The task » Every line with the string "placement" must be copied from the entries below.
:: Input material ::
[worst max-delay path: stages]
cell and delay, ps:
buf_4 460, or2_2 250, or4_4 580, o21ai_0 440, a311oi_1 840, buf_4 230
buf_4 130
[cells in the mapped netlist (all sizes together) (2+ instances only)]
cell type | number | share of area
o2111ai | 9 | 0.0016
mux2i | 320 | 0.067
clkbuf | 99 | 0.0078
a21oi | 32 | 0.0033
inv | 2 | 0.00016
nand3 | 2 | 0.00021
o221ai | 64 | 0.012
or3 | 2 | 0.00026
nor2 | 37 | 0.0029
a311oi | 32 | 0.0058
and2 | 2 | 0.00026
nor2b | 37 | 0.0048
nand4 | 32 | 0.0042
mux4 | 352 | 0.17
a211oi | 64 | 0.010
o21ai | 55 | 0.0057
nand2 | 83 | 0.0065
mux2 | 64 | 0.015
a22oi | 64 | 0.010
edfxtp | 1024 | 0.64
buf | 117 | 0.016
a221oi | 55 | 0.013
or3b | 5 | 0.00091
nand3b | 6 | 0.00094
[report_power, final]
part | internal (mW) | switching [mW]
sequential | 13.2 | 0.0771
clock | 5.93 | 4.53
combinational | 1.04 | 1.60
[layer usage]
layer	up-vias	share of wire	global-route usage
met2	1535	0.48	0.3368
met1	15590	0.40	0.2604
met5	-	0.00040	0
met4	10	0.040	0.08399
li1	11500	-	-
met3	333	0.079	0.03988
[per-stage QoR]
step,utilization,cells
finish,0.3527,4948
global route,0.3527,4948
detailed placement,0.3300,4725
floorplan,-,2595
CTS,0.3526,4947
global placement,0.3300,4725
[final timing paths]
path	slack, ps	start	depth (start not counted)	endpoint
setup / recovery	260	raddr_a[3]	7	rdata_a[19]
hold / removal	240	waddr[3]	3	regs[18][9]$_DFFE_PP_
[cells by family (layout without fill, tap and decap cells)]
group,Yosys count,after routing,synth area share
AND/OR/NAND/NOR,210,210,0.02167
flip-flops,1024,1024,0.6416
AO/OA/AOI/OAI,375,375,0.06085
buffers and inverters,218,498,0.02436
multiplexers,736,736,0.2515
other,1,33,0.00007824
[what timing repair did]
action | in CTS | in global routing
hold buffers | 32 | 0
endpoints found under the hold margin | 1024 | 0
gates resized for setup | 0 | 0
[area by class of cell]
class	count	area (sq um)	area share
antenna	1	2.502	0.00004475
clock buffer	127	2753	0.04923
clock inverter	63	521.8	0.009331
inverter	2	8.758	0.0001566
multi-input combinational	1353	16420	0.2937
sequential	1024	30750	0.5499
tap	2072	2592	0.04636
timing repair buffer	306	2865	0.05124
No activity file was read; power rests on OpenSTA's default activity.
===== src/design/mips_pkg.sv =====
package mips_pkg;

    localparam int XLEN = 32;

    // primary opcodes, instr[31:26]
    localparam logic [5:0] OP_SPECIAL = 6'd0;
    localparam logic [5:0] OP_REGIMM  = 6'd1;
    localparam logic [5:0] OP_BEQ     = 6'd4;
    localparam logic [5:0] OP_BNE     = 6'd5;
    localparam logic [5:0] OP_BLEZ    = 6'd6;
    localparam logic [5:0] OP_BGTZ    = 6'd7;
    localparam logic [5:0] OP_ADDI    = 6'd8;
    localparam logic [5:0] OP_ADDIU   = 6'd9;
    localparam logic [5:0] OP_SLTI    = 6'd10;
    localparam logic [5:0] OP_SLTIU   = 6'd11;
    localparam logic [5:0] OP_ANDI    = 6'd12;
    localparam logic [5:0] OP_ORI     = 6'd13;
    localparam logic [5:0] OP_XORI    = 6'd14;
    localparam logic [5:0] OP_LUI     = 6'd15;
    localparam logic [5:0] OP_LB      = 6'd32;
    localparam logic [5:0] OP_LH      = 6'd33;
    localparam logic [5:0] OP_LW      = 6'd34;
    localparam logic [5:0] OP_LBU     = 6'd36;
    localparam logic [5:0] OP_LHU     = 6'd37;
    localparam logic [5:0] OP_SB      = 6'd40;
    localparam logic [5:0] OP_SH      = 6'd41;
    localparam logic [5:0] OP_SW      = 6'd43;

    // SPECIAL funct field, instr[5:0]
    localparam logic [5:0] FN_SLL   = 6'd0;
    localparam logic [5:0] FN_SRL   = 6'd2;
    localparam logic [5:0] FN_SRA   = 6'd3;
    localparam logic [5:0] FN_SLLV  = 6'd4;
    localparam logic [5:0] FN_SRLV  = 6'd6;
    localparam logic [5:0] FN_SRAV  = 6'd7;
    localparam logic [5:0] FN_MFHI  = 6'd16;
    localparam logic [5:0] FN_MTHI  = 6'd17;
    localparam logic [5:0] FN_MFLO  = 6'd18;
    localparam logic [5:0] FN_MTLO  = 6'd19;
    localparam logic [5:0] FN_MULT  = 6'd24;
    localparam logic [5:0] FN_MULTU = 6'd25;
    localparam logic [5:0] FN_DIV   = 6'd26;
    localparam logic [5:0] FN_DIVU  = 6'd27;
    localparam logic [5:0] FN_ADD   = 6'd32;
    localparam logic [5:0] FN_ADDU  = 6'd33;
    localparam logic [5:0] FN_SUB   = 6'd34;
    localparam logic [5:0] FN_SUBU  = 6'd35;
    localparam logic [5:0] FN_AND   = 6'd36;
    localparam logic [5:0] FN_OR    = 6'd37;
    localparam logic [5:0] FN_XOR   = 6'd38;
    localparam logic [5:0] FN_NOR   = 6'd39;
    localparam logic [5:0] FN_SLT   = 6'd42;
    localparam logic [5:0] FN_SLTU  = 6'd43;

    // REGIMM branches select on the rt field
    localparam logic [4:0] RT_BLTZ   = 5'd0;
    localparam logic [4:0] RT_BGEZ   = 5'd1;
    localparam logic [4:0] RT_BLTZAL = 5'd16;
    localparam logic [4:0] RT_BGEZAL = 5'd17;

    localparam logic [4:0]      LINK_REG    = 5'd31;
    localparam logic [XLEN-1:0] LINK_OFFSET = 32'd8; // return past the delay slot

    typedef union packed {
        struct packed {
            logic [5:0] opcode;
            logic [4:0] rs;
            logic [4:0] rt;
            logic [4:0] rd;
            logic [4:0] shamt;
            logic [5:0] funct;
        } r;
        struct packed {
            logic [5:0]  opcode;
            logic [4:0]  rs;
            logic [4:0]  rt;
            logic [15:0] imm;
        } i;
    } instr_t;

endpackage


===== src/design/writeback_ctrl.sv =====
`timescale 1ns/1ps

module writeback_ctrl (
    input  logic                      clk,
    input  logic                      rst,
    input  logic                      valid,
    input  mips_pkg::instr_t          instr,
    input  logic [mips_pkg::XLEN-1:0] pc,
    input  logic [mips_pkg::XLEN-1:0] result,
    input  logic                      b_flag,
    input  logic                      link,
    input  logic                      write_reg,
    input  logic                      mem_en,
    input  logic [mips_pkg::XLEN-1:0] mem_addr_calc,
    output logic                      rf_we,
    output logic [4:0]                rf_waddr,
    output logic [mips_pkg::XLEN-1:0] rf_wdata,
    output logic                      wb_en,
    output logic [4:0]                wb_addr,
    output logic [mips_pkg::XLEN-1:0] wb_data,
    output logic                      branch_taken,
    output logic                      mem_access,
    output logic [mips_pkg::XLEN-1:0] mem_addr
);

    import mips_pkg::*;

    // link beats the format-based choice
    always_comb begin
        if (link) begin
            rf_waddr = LINK_REG;
        end else if (instr.r.opcode == OP_SPECIAL) begin
            rf_waddr = instr.r.rd;
        end else begin
            rf_waddr = instr.i.rt;
        end
    end

    assign rf_we    = valid & write_reg;
    assign rf_wdata = link ? (pc + LINK_OFFSET) : result;

    // outputs live for one cycle after the strobe
    always_ff @(posedge clk) begin
        if (rst || !valid) begin
            wb_en        <= 1'b0;
            wb_addr      <= '0;
            wb_data      <= '0;
            branch_taken <= 1'b0;
            mem_access   <= 1'b0;
            mem_addr     <= '0;
        end else begin
            wb_en        <= write_reg;
            wb_addr      <= write_reg ? rf_waddr : 5'd0;
            wb_data      <= write_reg ? rf_wdata : '0;
            branch_taken <= b_flag;
            mem_access   <= mem_en;
            mem_addr     <= mem_en ? mem_addr_calc : '0;
        end
    end

endmodule
[src/rtl/megarom_pkg.sv]
// ==============================
// Megarom controller constants
// Register map, flag bits, unlock
// key, reset defaults and fixed
// addresses of the cartridge
// ==============================

package megarom_pkg;

    // Unlock key bytes for offsets 0 to 3
    localparam logic [7:0] key_0 = 8'hAB;
    localparam logic [7:0] key_1 = 8'hCD;
    localparam logic [7:0] key_2 = 8'h98;
    localparam logic [7:0] key_3 = 8'h76;

    // Number of bank registers
    localparam int bank_count = 4;

    // Offsets inside the 32 byte window
    localparam logic [4:0] reg_key_0       = 5'h00;
    localparam logic [4:0] reg_key_1       = 5'h01;
    localparam logic [4:0] reg_key_2       = 5'h02;
    localparam logic [4:0] reg_key_3       = 5'h03;
    localparam logic [4:0] reg_flags       = 5'h0C;
    localparam logic [4:0] reg_mask_val    = 5'h0D;
    localparam logic [4:0] reg_mask_addr_l = 5'h0E;
    localparam logic [4:0] reg_mask_addr_h = 5'h0F;

    // Per bank offsets with a stride of 4 from 10h
    // Fourth byte of each group is spare
    localparam logic [4:0] reg_bank_addr_l [bank_count] = '{5'h10, 5'h14, 5'h18, 5'h1C};
    localparam logic [4:0] reg_bank_addr_h [bank_count] = '{5'h11, 5'h15, 5'h19, 5'h1D};
    localparam logic [4:0] reg_bank_init   [bank_count] = '{5'h12, 5'h16, 5'h1A, 5'h1E};

    // Bit positions in the flags register
    localparam logic [2:0] flag_write_protect = 3'd0;
    localparam logic [2:0] flag_bank_16k      = 3'd1;
    localparam logic [2:0] flag_cs1_mask      = 3'd2;
    localparam logic [2:0] flag_cs2_mask      = 3'd3;
    localparam logic [2:0] flag_scc           = 3'd4;
    // Keeps the enable bit across a bus reset
    localparam logic [2:0] flag_enable_cont   = 3'd6;
    localparam logic [2:0] flag_enable        = 3'd7;

    // Reset defaults
    // No bank register hit until configured
    localparam logic [15:0] default_bank_addr = 16'hFFFF;
    localparam logic [15:0] default_addr_mask = 16'h0000;
    localparam logic [7:0]  default_data_mask = 8'h00;
    localparam logic [7:0]  default_init      = 8'h00;
    // Write protect, 16k, both masks and scc set
    // Enable and continuous clear
    localparam logic [7:0]  default_flags     = 8'b0001_1111;

    // Config window base lies outside both cartridge windows
    localparam logic [15:0] config_base = 16'h3FE0;

    // Start of cartridge image in flat memory
    localparam logic [23:0] mem_top = 24'h100000;

endpackage
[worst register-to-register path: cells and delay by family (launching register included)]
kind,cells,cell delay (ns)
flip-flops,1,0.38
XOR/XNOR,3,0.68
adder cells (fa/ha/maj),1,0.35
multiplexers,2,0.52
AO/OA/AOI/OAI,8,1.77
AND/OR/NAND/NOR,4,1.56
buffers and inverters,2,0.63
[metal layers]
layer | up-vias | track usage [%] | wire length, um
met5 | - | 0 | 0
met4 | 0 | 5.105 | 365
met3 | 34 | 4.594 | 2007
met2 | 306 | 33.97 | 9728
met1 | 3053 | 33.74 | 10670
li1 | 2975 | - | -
===== src/include/experiar_video_macros.svh =====
`ifndef EXPERIAR_VIDEO_MACROS_SVH
`define EXPERIAR_VIDEO_MACROS_SVH

// Wishbone slave side
`define WB_DATA_WIDTH 32
`define WB_SEL_WIDTH 4
`define WB_ADR_WIDTH 24

// Frame buffer banks, 512 words each
`define SRAM_ADDRESS_SIZE 9
`define FB_BANKS 4
`define FB_BANK_SEL_WIDTH 2

// Stored picture, one byte per element
`define FB_COLS 80
`define FB_ROWS 60
`define PIXEL_SCALE_LOG2 3

// Horizontal timing in clocks
`define H_ACTIVE 640
`define H_FRONT 16
`define H_SYNC 96
`define H_BACK 48

// Vertical timing in lines
`define V_ACTIVE 480
`define V_FRONT 10
`define V_SYNC 2
`define V_BACK 33

`endif


===== src/verilog/experiar_video_pkg.sv =====
`default_nettype none

`include "experiar_video_macros.svh"

package experiar_video_pkg;

	// Master to slave
	typedef struct packed {
		logic cyc;
		logic stb;
		logic we;
		logic [`WB_SEL_WIDTH-1:0] sel;
		logic [`WB_ADR_WIDTH-1:0] adr;
		logic [`WB_DATA_WIDTH-1:0] data;
	} wb_req_t;

	// Slave back to master
	typedef struct packed {
		logic ack;
		logic [`WB_DATA_WIDTH-1:0] data;
	} wb_rsp_t;

	// Read-write port of the frame buffer
	typedef struct packed {
		logic en;
		logic we;
		logic [`WB_SEL_WIDTH-1:0] wmask;
		logic [`FB_BANK_SEL_WIDTH-1:0] bank;
		logic [`SRAM_ADDRESS_SIZE-1:0] addr;
		logic [`WB_DATA_WIDTH-1:0] din;
	} fb_rw_req_t;

	// Read-only port, used by scanout
	typedef struct packed {
		logic en;
		logic [`FB_BANK_SEL_WIDTH-1:0] bank;
		logic [`SRAM_ADDRESS_SIZE-1:0] addr;
	} fb_rd_req_t;

	// Matches bits 5:0 of a stored byte
	typedef struct packed {
		logic [1:0] r;
		logic [1:0] g;
		logic [1:0] b;
	} pixel_t;

endpackage

`default_nettype wire


===== src/verilog/vga_scanout.sv =====
`timescale 1ns/10ps
`default_nettype none

`include "experiar_video_macros.svh"

module vga_scanout (
		input wire logic wb_clk_i,
		input wire logic rst_i,

		// Frame buffer read port
		output experiar_video_pkg::fb_rd_req_t rd_req_o,
		input wire logic [`WB_DATA_WIDTH-1:0] rd_data_i,

		// VGA pins
		output experiar_video_pkg::pixel_t pixel_o,
		output logic hsync_o,
		output logic vsync_o
	);

	localparam int H_TOTAL = `H_ACTIVE + `H_FRONT + `H_SYNC + `H_BACK;
	localparam int V_TOTAL = `V_ACTIVE + `V_FRONT + `V_SYNC + `V_BACK;
	localparam int H_SYNC_START = `H_ACTIVE + `H_FRONT;
	localparam int V_SYNC_START = `V_ACTIVE + `V_FRONT;
	localparam int H_W = $clog2(H_TOTAL);
	localparam int V_W = $clog2(V_TOTAL);
	localparam int ELEM_W = $clog2(`FB_COLS * `FB_ROWS);
	localparam int WORD_W = `FB_BANK_SEL_WIDTH + `SRAM_ADDRESS_SIZE;
	localparam int LANE_W = $clog2(`WB_SEL_WIDTH);

	logic [H_W-1:0] h_count;
	logic [V_W-1:0] v_count;
	logic [H_W-`PIXEL_SCALE_LOG2-1:0] col;
	logic [V_W-`PIXEL_SCALE_LOG2-1:0] row;
	logic [ELEM_W-1:0] elem_index;
	logic [WORD_W-1:0] word_index;
	logic active;
	logic hsync_n;
	logic vsync_n;

	// First stage, lines up with the bank read
	logic [LANE_W-1:0] lane_q;
	logic active_q;
	logic hsync_q;
	logic vsync_q;
	logic [5:0] pixel_bits;

	// Position counters, line first then frame
	always_ff @(posedge wb_clk_i) begin
		if (rst_i) begin
			h_count <= '0;
			v_count <= '0;
		end else if (h_count == H_W'(H_TOTAL - 1)) begin
			h_count <= '0;
			if (v_count == V_W'(V_TOTAL - 1)) begin
				v_count <= '0;
			end else begin
				v_count <= v_count + 1'b1;
			end
		end else begin
			h_count <= h_count + 1'b1;
		end
	end

	assign active = (h_count < H_W'(`H_ACTIVE)) && (v_count < V_W'(`V_ACTIVE));
	assign hsync_n = !((h_count >= H_W'(H_SYNC_START))
		&& (h_count < H_W'(H_SYNC_START + `H_SYNC)));
	assign vsync_n = !((v_count >= V_W'(V_SYNC_START))
		&& (v_count < V_W'(V_SYNC_START + `V_SYNC)));

	// Each stored element covers an 8 by 8 block
	assign col = h_count[H_W-1:`PIXEL_SCALE_LOG2];
	assign row = v_count[V_W-1:`PIXEL_SCALE_LOG2];
	assign elem_index = ELEM_W'(row) * ELEM_W'(`FB_COLS) + ELEM_W'(col);
	assign word_index = WORD_W'(elem_index >> LANE_W);	// Four elements per word

	// One fetch per active clock
	always_comb begin
		rd_req_o.en = active;
		rd_req_o.bank = word_index[WORD_W-1 -: `FB_BANK_SEL_WIDTH];
		rd_req_o.addr = word_index[`SRAM_ADDRESS_SIZE-1:0];
	end

	always_ff @(posedge wb_clk_i) begin
		if (rst_i) begin
			active_q <= 1'b0;
			hsync_q <= 1'b1;
			vsync_q <= 1'b1;
		end else begin
			active_q <= active;
			hsync_q <= hsync_n;
			vsync_q <= vsync_n;
		end
	end

	always_ff @(posedge wb_clk_i) begin
		lane_q <= elem_index[LANE_W-1:0];	// Lane 0 is the low byte
	end

	// Top two bits of the byte are unused
	assign pixel_bits = rd_data_i[{lane_q, 3'b000} +: 6];

	// Output stage, blanked outside the picture
	always_ff @(posedge wb_clk_i) begin
		if (rst_i) begin
			pixel_o <= '0;
			hsync_o <= 1'b1;
			vsync_o <= 1'b1;
		end else begin
			pixel_o <= active_q ? experiar_video_pkg::pixel_t'(pixel_bits) : '0;
			hsync_o <= hsync_q;
			vsync_o <= vsync_q;
		end
	end

endmodule

`default_nettype wire
File: config.mk
export PLATFORM = sky130hd
export DESIGN_NAME = cpuTop
export DESIGN_NICKNAME = d
export VERILOG_FILES = /design/src/design/ctrlPkg.sv /design/src/design/isaPkg.sv /design/src/design/cpuTop.sv /design/src/design/busDatapath.sv /design/src/design/aluUnit.sv /design/src/design/stepControl.sv /design/src/design/instrQueue.sv
export SDC_FILE = /design/constraint.sdc
export NUM_CORES = 2
export LEC_CHECK = 0
export ABC_CLOCK_PERIOD_IN_PS = 17310
export BUFFER_PORTS_ARGS = -buffer_cell sky130_fd_sc_hd__buf_2
export CAP_MARGIN = 20
export CORE_MARGIN = 2
export CORE_UTILIZATION = 50
export DETAILED_ROUTE_END_ITERATION = 6
export GPL_TIMING_DRIVEN = 1
export MAX_ROUTING_LAYER = met4
export PLACE_DENSITY = 0.69
export SETUP_SLACK_MARGIN = 0.1
export SYNTH_ARGS = -nofsm -noshare
export SYNTH_HDL_FRONTEND = slang
export SYNTH_HIERARCHICAL = 1
export SYNTH_SLANG_ARGS = --single-unit
File: constraint.sdc
create_clock -name clock -period 17.31 [get_ports clock]
set_input_delay 2.5965 -clock clock [delete_from_list [all_inputs] [get_ports clock]]
set_output_delay 2.5965 -clock clock [all_outputs]
set_load 0.02 [all_outputs]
:::
Task response »
detailed placement,0.3300,4725
global placement,0.3300,4725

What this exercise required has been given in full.